--- START ---

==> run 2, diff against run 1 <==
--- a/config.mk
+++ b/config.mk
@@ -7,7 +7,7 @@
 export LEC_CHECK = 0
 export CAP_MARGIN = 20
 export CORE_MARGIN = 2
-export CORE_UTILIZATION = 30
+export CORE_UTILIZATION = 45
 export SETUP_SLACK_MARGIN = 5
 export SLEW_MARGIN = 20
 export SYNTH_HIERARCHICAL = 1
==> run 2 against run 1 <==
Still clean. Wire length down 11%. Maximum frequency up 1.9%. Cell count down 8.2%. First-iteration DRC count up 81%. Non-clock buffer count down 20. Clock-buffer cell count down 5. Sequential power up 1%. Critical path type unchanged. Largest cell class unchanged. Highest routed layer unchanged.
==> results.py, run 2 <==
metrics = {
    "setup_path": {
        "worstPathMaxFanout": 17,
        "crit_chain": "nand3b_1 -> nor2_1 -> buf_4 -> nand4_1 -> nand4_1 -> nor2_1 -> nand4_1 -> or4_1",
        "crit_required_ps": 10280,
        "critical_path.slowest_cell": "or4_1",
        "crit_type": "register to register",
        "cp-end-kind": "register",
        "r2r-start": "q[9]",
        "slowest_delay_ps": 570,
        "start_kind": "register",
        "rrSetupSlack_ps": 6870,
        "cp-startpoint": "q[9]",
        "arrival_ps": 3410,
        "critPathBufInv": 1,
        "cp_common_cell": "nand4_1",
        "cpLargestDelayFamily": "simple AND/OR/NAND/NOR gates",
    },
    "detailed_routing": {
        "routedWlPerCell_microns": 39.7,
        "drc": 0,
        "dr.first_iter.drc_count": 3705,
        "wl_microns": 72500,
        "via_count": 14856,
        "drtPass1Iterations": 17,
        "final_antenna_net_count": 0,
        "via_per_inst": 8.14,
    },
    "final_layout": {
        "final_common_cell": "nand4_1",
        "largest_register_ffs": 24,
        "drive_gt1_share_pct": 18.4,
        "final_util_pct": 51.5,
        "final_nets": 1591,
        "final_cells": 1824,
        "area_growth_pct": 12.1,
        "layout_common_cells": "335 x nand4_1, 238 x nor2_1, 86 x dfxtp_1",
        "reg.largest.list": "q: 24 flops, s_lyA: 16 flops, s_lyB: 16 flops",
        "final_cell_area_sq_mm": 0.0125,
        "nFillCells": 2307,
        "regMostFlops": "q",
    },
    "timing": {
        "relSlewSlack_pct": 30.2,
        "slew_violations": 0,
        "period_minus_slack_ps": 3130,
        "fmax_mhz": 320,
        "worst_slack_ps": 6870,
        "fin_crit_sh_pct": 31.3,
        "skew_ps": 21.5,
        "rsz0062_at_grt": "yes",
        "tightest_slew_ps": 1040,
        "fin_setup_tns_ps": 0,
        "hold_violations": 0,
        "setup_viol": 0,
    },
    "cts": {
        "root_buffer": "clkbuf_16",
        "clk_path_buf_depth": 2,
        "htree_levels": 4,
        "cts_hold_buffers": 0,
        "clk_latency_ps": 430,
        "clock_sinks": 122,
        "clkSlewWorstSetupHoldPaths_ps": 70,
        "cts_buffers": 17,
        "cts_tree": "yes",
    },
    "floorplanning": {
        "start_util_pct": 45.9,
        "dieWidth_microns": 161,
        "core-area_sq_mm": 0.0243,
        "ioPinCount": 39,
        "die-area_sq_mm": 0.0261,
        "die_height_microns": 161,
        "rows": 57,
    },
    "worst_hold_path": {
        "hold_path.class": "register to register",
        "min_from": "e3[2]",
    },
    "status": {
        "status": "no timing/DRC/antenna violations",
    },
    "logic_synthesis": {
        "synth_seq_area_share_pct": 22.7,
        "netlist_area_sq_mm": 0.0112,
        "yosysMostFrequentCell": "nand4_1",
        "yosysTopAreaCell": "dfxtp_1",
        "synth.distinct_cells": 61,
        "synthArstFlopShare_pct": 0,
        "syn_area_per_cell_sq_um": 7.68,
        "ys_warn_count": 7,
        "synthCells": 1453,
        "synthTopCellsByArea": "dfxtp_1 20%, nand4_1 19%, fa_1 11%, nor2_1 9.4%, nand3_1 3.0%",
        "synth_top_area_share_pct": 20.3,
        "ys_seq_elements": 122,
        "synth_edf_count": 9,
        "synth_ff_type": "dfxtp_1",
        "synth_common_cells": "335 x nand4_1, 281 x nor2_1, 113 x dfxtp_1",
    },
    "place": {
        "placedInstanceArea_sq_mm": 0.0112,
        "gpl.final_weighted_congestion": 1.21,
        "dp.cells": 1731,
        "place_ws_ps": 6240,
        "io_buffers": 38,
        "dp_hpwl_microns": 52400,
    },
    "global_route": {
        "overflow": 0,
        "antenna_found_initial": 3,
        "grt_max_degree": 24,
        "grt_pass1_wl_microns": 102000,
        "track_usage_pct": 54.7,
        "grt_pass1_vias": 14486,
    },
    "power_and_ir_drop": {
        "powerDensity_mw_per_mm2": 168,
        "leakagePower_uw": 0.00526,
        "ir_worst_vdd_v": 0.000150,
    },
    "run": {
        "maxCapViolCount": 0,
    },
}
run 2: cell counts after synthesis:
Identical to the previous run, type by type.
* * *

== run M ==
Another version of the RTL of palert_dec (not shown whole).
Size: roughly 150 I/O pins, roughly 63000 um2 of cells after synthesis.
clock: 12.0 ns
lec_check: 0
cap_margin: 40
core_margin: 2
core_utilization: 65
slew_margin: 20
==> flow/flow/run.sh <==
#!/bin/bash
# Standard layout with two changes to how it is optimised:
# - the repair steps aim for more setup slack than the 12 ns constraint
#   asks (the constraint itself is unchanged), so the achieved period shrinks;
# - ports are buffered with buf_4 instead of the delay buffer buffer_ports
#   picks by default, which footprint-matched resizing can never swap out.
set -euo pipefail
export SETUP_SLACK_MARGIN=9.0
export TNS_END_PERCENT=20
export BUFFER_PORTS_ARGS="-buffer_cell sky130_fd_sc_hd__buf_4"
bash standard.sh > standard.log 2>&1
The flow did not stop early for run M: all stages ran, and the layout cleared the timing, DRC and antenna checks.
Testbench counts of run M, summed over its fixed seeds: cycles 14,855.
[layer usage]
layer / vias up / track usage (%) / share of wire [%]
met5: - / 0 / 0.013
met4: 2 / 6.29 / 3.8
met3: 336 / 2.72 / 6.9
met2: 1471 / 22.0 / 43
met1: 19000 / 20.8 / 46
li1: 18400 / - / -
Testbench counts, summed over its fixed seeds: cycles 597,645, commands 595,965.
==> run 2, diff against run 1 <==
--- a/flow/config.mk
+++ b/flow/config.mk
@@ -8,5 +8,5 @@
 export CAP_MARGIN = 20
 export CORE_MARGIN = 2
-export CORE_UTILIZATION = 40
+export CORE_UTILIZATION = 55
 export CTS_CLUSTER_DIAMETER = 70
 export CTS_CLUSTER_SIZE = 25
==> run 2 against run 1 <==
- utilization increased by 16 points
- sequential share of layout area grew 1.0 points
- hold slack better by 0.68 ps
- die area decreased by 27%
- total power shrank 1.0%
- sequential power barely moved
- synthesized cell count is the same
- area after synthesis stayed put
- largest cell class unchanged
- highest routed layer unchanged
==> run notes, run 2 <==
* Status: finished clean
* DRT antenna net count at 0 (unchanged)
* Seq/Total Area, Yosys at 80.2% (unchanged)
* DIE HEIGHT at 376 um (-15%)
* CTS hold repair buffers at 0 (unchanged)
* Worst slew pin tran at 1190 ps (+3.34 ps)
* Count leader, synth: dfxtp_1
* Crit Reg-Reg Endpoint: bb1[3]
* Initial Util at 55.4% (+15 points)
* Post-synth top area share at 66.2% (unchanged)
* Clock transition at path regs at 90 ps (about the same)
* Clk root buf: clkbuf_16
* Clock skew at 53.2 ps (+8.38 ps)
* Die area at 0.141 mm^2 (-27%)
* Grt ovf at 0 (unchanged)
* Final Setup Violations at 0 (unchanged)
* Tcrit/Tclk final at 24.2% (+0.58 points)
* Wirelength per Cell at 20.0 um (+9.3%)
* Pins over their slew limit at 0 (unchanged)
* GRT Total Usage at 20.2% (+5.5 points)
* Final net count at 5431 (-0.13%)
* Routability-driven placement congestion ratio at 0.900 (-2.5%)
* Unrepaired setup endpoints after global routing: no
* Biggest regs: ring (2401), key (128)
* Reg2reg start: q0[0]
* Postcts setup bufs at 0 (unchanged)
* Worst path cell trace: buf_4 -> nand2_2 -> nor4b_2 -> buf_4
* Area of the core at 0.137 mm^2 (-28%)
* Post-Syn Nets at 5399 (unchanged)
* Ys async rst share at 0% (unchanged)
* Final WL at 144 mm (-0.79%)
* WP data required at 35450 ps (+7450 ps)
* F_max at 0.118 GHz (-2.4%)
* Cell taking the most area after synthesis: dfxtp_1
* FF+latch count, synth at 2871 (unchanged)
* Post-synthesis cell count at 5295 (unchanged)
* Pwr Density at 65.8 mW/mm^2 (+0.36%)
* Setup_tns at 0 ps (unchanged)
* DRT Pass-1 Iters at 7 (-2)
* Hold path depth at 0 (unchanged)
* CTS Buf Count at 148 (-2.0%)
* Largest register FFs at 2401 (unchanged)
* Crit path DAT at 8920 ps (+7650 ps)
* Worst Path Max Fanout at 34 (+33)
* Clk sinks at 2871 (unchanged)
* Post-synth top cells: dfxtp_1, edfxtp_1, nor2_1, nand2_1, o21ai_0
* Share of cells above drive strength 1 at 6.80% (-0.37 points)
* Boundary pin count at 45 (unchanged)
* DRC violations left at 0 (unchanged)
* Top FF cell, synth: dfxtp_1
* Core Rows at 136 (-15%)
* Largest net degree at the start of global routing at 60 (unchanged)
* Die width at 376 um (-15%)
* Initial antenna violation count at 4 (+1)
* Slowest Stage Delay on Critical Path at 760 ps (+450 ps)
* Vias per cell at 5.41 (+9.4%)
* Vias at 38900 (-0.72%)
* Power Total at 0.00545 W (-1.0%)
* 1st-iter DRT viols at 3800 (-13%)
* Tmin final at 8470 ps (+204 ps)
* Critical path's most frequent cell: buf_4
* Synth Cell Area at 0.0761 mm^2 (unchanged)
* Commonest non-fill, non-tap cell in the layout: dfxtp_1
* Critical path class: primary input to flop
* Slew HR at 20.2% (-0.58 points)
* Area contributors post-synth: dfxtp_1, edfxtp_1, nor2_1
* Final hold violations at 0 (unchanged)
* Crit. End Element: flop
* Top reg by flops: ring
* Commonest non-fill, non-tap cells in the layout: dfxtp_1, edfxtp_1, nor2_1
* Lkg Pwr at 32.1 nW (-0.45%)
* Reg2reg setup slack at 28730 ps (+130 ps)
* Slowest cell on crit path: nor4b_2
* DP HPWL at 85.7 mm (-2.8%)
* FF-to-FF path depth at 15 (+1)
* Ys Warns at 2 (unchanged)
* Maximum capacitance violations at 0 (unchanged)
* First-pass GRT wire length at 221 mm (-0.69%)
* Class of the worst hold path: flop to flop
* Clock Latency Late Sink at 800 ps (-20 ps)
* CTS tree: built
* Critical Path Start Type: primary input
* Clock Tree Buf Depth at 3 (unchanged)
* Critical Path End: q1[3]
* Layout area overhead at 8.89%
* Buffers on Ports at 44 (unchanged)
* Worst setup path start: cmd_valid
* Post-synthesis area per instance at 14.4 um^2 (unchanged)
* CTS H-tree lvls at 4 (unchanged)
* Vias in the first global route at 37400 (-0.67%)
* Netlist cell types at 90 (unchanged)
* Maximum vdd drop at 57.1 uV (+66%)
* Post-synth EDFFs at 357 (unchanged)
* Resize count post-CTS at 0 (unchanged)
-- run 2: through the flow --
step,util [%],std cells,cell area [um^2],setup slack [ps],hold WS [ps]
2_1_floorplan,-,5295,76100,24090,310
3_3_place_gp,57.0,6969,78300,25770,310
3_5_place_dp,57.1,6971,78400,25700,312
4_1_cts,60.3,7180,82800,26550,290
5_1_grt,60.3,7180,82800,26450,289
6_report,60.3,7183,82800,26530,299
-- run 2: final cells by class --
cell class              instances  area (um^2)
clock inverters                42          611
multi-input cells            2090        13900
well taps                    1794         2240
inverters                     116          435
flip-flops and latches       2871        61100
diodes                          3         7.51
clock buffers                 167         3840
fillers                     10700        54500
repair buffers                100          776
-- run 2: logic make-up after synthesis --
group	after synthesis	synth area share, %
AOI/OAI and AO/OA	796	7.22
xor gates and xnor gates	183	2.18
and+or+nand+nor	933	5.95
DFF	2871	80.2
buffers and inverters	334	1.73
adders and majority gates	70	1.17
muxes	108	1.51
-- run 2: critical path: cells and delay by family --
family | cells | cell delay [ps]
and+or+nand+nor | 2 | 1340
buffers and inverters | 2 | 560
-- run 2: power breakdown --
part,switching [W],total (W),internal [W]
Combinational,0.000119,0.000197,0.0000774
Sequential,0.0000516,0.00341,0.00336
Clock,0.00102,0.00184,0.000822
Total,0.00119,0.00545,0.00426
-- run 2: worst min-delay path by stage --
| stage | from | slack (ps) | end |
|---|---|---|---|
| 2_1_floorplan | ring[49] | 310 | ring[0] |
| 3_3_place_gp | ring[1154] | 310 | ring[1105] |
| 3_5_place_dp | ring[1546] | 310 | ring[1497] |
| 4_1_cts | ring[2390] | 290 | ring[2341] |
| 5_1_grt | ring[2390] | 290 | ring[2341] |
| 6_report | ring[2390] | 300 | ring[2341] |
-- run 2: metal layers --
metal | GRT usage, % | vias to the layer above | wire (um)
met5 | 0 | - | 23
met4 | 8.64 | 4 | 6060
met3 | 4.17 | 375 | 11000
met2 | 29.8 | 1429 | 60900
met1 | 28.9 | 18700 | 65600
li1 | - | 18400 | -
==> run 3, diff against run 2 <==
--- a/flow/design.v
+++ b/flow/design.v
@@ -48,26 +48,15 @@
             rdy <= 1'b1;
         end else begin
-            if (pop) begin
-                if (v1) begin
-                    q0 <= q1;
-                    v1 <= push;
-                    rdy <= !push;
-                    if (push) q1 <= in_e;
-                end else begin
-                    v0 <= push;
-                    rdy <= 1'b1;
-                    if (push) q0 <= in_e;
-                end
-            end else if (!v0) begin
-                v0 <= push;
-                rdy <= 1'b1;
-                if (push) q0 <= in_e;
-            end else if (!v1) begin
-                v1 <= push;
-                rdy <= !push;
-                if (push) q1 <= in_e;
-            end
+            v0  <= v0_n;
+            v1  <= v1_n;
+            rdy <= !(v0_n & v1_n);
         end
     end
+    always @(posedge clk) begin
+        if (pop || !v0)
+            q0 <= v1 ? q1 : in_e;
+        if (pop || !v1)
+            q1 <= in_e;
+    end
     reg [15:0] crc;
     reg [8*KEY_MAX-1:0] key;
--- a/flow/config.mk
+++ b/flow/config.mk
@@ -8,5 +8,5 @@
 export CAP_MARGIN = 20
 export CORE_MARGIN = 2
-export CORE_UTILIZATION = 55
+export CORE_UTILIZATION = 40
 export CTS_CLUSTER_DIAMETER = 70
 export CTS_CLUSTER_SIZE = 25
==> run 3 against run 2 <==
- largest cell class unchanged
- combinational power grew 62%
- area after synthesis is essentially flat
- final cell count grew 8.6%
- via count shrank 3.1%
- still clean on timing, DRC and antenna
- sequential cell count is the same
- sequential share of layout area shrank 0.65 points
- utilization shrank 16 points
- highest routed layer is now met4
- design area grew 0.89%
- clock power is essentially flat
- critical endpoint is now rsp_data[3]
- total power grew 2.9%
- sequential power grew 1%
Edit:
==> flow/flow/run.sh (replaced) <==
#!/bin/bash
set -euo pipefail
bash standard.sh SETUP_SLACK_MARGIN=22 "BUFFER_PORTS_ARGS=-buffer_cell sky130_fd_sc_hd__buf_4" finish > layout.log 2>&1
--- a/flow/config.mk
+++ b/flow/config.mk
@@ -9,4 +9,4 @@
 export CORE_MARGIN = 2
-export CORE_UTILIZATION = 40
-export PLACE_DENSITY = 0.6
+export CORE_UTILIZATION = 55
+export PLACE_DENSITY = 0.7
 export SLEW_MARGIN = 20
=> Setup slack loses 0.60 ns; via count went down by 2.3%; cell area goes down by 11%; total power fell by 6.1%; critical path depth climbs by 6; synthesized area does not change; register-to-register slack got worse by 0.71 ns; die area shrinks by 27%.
From an optimization exercise on the open Yosys and OpenROAD flow, aimed at small area, a short achievable clock period and few clock cycles per item; shortcuts taken in it are not production practice.
In this exercise RTL edits were held to simulation tests only and were not proved equivalent to the original.
Power figures rest on the tool's default switching activity, not on a simulated workload.

--- flow/flow/run.sh ---
#!/bin/bash
set -euo pipefail
export BUFFER_PORTS_ARGS="-buffer_cell sky130_fd_sc_hd__buf_1"
bash standard.sh finish SETUP_SLACK_MARGIN=5.4 TNS_END_PERCENT=0 > standard_flow.log 2>&1
--- flow/constraint.sdc ---
create_clock -name core_clock -period 8.0 [get_ports {clk}]
set_input_delay 1.6000 -clock core_clock [delete_from_list [all_inputs] [get_ports {clk}]]
set_output_delay 1.6000 -clock core_clock [all_outputs]
set_load 0.01 [all_outputs]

--- END ---

| TASK TO CARRY OUT |
Above is a listing; print exactly its lines from the one with "HEIGHT at 376 um (-15%)" through the one with "at 66.2% (unchanged)", and no other lines.

| ANSWER TO THIS TASK |
* DIE HEIGHT at 376 um (-15%)
* CTS hold repair buffers at 0 (unchanged)
* Worst slew pin tran at 1190 ps (+3.34 ps)
* Count leader, synth: dfxtp_1
* Crit Reg-Reg Endpoint: bb1[3]
* Initial Util at 55.4% (+15 points)
* Post-synth top area share at 66.2% (unchanged)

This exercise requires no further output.